__Task__. Below are some records. Return exactly the lines from the one with "fin_ws_ns: -0.1198" to the one with "run 2: cell", and nothing else.
* * * *
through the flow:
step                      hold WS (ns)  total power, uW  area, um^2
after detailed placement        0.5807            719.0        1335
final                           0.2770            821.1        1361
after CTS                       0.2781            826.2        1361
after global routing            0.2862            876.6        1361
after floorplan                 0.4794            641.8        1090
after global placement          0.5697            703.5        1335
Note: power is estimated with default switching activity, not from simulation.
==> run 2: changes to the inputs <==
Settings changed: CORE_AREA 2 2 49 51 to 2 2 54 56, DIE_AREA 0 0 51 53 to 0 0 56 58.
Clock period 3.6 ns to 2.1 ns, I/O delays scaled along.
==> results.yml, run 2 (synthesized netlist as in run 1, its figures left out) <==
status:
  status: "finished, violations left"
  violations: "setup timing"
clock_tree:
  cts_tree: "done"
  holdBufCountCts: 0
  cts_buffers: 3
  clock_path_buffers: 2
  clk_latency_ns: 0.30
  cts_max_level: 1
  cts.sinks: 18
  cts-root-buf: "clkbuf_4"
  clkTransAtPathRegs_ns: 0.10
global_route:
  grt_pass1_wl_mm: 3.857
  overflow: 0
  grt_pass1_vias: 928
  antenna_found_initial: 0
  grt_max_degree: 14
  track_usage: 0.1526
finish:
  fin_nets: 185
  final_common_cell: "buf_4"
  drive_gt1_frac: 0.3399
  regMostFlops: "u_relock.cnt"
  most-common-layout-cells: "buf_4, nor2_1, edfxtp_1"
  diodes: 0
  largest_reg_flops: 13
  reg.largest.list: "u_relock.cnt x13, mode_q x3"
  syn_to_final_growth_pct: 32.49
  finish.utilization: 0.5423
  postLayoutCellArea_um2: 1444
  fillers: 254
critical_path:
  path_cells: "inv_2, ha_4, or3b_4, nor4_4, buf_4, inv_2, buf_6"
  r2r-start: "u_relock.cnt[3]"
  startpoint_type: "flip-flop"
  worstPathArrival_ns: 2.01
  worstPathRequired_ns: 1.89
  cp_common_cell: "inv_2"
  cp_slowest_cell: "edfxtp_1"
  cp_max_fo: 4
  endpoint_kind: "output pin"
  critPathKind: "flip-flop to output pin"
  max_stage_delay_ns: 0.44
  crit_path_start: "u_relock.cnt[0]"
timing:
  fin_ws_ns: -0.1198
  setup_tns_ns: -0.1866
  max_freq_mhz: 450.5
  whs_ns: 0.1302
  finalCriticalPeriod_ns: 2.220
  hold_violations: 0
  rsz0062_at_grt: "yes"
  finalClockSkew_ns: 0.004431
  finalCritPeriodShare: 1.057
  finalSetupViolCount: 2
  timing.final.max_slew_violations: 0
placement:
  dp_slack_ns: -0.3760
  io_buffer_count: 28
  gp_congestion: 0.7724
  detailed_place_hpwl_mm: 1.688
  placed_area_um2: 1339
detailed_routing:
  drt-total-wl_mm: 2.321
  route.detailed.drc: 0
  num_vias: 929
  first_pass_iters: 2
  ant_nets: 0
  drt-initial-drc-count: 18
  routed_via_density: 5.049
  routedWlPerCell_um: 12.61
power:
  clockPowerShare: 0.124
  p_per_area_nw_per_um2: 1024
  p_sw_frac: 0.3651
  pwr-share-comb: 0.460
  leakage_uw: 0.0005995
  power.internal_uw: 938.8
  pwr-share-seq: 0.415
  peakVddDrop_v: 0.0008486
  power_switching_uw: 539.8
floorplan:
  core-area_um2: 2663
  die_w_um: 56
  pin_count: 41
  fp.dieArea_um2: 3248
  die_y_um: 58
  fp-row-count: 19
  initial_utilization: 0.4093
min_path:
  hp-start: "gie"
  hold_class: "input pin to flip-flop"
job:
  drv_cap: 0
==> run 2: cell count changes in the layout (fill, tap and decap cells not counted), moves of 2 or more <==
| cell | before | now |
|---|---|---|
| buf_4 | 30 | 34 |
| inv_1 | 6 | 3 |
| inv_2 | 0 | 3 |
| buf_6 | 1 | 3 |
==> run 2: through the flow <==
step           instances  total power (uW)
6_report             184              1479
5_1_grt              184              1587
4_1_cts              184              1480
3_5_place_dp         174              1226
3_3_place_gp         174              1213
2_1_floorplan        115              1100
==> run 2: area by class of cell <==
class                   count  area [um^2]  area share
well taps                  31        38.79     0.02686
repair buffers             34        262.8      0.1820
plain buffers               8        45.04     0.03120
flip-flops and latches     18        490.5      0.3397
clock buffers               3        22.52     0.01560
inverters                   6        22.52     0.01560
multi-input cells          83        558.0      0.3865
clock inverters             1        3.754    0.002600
* * * *
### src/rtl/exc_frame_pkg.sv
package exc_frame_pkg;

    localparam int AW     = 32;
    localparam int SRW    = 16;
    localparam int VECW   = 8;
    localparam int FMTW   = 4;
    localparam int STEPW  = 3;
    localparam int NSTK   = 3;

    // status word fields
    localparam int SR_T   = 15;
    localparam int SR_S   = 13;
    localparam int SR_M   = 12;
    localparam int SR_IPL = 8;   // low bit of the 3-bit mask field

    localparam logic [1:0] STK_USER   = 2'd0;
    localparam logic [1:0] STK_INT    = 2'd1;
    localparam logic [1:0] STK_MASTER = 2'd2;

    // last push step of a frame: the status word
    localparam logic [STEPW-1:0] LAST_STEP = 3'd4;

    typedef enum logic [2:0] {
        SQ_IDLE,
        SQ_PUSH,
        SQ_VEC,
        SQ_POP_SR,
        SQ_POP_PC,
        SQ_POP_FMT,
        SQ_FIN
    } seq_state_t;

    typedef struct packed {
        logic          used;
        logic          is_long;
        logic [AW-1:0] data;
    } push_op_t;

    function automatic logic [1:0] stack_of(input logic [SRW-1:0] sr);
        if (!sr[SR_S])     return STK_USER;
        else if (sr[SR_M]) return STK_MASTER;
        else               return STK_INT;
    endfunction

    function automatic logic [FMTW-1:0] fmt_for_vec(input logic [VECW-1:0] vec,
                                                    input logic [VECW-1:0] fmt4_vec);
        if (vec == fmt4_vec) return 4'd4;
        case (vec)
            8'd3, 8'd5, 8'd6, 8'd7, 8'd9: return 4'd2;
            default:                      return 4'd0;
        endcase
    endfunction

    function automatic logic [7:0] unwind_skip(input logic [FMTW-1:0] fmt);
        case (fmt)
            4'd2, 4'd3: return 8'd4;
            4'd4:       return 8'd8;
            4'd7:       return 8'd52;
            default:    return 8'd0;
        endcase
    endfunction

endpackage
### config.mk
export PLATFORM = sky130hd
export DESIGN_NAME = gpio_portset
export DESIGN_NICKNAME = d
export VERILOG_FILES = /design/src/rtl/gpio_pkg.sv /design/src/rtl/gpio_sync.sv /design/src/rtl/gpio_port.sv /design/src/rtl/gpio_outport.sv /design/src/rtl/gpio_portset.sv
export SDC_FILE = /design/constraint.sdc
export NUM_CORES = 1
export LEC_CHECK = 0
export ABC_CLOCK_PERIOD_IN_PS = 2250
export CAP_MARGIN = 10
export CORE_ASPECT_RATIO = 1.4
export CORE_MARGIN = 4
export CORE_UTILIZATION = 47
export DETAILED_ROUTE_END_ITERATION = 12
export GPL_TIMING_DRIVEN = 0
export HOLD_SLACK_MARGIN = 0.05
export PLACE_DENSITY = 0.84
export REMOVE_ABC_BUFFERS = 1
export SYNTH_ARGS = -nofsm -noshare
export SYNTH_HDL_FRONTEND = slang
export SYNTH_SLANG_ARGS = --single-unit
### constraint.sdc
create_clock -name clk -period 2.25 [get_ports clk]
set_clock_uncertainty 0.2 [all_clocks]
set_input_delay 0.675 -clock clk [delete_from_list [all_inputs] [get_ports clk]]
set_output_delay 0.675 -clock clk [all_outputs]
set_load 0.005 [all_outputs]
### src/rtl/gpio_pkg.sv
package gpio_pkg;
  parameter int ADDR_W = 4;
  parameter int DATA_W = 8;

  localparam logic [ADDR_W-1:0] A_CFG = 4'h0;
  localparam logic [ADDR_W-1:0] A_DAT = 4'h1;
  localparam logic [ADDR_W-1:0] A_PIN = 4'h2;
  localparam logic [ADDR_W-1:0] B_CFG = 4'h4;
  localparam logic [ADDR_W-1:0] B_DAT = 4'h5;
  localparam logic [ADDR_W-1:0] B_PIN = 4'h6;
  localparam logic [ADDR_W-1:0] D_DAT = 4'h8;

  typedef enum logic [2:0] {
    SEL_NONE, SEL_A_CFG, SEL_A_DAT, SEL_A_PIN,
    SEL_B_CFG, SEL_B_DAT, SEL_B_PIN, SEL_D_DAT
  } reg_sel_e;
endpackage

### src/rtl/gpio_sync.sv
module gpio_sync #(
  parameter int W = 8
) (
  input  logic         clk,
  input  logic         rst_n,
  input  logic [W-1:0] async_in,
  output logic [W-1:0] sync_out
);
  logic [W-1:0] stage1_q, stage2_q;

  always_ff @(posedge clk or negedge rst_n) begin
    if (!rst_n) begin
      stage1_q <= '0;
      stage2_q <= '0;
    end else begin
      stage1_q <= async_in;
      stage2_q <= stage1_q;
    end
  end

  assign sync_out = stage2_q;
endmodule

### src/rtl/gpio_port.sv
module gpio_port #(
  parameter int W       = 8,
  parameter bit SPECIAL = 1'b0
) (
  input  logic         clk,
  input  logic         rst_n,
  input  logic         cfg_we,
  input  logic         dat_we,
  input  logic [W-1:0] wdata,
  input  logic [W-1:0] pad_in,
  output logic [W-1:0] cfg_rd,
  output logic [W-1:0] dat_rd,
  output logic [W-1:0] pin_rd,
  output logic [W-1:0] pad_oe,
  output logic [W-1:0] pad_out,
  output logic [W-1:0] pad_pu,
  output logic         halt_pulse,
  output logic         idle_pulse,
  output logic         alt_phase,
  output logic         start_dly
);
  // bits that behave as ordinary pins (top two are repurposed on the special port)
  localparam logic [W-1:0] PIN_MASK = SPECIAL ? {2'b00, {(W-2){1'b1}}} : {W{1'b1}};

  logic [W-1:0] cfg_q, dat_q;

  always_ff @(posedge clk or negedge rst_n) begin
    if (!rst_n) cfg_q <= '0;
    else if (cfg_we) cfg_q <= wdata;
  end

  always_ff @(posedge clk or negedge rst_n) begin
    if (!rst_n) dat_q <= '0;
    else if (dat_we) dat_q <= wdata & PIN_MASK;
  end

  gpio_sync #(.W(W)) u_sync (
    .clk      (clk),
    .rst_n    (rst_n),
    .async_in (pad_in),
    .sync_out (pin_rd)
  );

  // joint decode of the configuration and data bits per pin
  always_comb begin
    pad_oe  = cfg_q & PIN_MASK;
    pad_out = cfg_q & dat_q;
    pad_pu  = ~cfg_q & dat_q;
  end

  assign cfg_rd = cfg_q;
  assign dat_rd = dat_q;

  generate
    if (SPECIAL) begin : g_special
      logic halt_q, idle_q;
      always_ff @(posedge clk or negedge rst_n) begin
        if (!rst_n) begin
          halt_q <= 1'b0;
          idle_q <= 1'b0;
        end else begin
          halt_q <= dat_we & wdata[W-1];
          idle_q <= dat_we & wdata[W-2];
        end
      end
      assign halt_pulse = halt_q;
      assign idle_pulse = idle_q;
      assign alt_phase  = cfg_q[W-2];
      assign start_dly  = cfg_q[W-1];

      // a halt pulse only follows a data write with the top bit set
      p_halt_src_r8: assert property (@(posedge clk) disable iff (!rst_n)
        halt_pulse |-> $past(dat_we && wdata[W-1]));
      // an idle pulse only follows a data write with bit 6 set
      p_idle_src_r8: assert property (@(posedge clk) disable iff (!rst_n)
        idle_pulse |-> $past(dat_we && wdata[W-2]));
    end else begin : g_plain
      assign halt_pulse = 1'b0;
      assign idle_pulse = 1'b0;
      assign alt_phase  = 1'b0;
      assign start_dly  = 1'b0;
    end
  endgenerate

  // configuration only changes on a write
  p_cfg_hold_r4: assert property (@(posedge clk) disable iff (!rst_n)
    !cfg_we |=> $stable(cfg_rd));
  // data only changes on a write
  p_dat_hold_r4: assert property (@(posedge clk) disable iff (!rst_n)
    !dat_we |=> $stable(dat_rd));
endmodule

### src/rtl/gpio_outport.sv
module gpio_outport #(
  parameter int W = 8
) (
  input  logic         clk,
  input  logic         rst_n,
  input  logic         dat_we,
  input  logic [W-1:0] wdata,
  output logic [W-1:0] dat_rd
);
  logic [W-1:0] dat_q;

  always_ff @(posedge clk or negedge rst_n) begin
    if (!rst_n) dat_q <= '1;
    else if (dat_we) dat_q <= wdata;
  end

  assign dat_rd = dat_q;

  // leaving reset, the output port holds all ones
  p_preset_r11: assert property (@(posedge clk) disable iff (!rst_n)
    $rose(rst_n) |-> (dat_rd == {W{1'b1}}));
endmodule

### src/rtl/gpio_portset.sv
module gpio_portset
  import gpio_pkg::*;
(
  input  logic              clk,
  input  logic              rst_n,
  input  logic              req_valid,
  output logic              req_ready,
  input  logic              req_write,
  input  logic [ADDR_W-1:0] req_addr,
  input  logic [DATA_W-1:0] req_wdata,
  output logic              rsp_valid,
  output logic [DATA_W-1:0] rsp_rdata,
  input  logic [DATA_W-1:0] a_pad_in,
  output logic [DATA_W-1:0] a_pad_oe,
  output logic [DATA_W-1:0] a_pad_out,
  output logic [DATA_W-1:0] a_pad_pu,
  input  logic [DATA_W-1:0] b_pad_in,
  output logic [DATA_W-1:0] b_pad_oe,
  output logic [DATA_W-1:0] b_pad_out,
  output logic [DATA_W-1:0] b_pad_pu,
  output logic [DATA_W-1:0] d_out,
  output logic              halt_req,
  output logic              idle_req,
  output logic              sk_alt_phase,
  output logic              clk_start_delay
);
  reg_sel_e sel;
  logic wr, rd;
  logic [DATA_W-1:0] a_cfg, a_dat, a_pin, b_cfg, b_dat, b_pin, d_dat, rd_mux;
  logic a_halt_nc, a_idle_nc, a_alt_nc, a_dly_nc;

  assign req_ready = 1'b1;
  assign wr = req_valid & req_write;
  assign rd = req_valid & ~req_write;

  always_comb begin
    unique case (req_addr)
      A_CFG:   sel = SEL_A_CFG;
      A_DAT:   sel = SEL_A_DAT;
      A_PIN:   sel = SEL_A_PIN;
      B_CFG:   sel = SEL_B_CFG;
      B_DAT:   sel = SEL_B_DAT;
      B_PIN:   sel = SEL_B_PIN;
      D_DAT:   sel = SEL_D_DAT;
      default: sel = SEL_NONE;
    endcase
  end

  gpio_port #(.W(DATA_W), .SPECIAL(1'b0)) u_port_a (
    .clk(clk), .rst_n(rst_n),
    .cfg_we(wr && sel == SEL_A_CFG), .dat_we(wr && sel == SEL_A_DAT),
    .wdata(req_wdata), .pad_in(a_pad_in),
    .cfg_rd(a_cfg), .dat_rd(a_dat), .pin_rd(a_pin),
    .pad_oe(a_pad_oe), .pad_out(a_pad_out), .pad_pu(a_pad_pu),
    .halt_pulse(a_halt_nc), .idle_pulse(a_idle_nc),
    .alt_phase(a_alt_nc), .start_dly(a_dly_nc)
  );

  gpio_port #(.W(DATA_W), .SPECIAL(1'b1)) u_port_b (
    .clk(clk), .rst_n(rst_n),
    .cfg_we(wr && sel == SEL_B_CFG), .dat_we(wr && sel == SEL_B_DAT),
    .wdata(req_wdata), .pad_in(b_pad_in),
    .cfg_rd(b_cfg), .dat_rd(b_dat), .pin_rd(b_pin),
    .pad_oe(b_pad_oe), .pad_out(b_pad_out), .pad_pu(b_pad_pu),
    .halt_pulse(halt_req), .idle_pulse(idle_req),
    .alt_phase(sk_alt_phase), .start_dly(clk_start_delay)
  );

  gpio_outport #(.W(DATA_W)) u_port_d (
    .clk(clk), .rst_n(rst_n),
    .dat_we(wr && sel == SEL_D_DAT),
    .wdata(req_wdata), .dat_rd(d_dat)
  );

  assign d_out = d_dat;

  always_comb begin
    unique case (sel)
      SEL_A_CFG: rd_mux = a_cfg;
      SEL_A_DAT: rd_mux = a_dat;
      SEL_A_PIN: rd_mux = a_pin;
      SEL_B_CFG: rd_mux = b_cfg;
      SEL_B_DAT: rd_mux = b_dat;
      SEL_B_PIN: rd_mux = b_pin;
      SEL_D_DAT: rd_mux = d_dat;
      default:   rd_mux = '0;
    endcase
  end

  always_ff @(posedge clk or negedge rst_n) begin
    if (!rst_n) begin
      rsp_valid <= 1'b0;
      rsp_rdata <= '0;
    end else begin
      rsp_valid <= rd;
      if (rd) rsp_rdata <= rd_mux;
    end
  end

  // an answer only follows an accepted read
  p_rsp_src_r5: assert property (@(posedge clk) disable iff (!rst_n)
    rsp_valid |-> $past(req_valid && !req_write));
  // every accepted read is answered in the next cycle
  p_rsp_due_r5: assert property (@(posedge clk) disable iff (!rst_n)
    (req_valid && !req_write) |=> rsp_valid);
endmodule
* * * *
__Solution to this exercise__.
  fin_ws_ns: -0.1198
  setup_tns_ns: -0.1866
  max_freq_mhz: 450.5
  whs_ns: 0.1302
  finalCriticalPeriod_ns: 2.220
  hold_violations: 0
  rsz0062_at_grt: "yes"
  finalClockSkew_ns: 0.004431
  finalCritPeriodShare: 1.057
  finalSetupViolCount: 2
  timing.final.max_slew_violations: 0
placement:
  dp_slack_ns: -0.3760
  io_buffer_count: 28
  gp_congestion: 0.7724
  detailed_place_hpwl_mm: 1.688
  placed_area_um2: 1339
detailed_routing:
  drt-total-wl_mm: 2.321
  route.detailed.drc: 0
  num_vias: 929
  first_pass_iters: 2
  ant_nets: 0
  drt-initial-drc-count: 18
  routed_via_density: 5.049
  routedWlPerCell_um: 12.61
power:
  clockPowerShare: 0.124
  p_per_area_nw_per_um2: 1024
  p_sw_frac: 0.3651
  pwr-share-comb: 0.460
  leakage_uw: 0.0005995
  power.internal_uw: 938.8
  pwr-share-seq: 0.415
  peakVddDrop_v: 0.0008486
  power_switching_uw: 539.8
floorplan:
  core-area_um2: 2663
  die_w_um: 56
  pin_count: 41
  fp.dieArea_um2: 3248
  die_y_um: 58
  fp-row-count: 19
  initial_utilization: 0.4093
min_path:
  hp-start: "gie"
  hold_class: "input pin to flip-flop"
job:
  drv_cap: 0
==> run 2: cell count changes in the layout (fill, tap and decap cells not counted), moves of 2 or more <==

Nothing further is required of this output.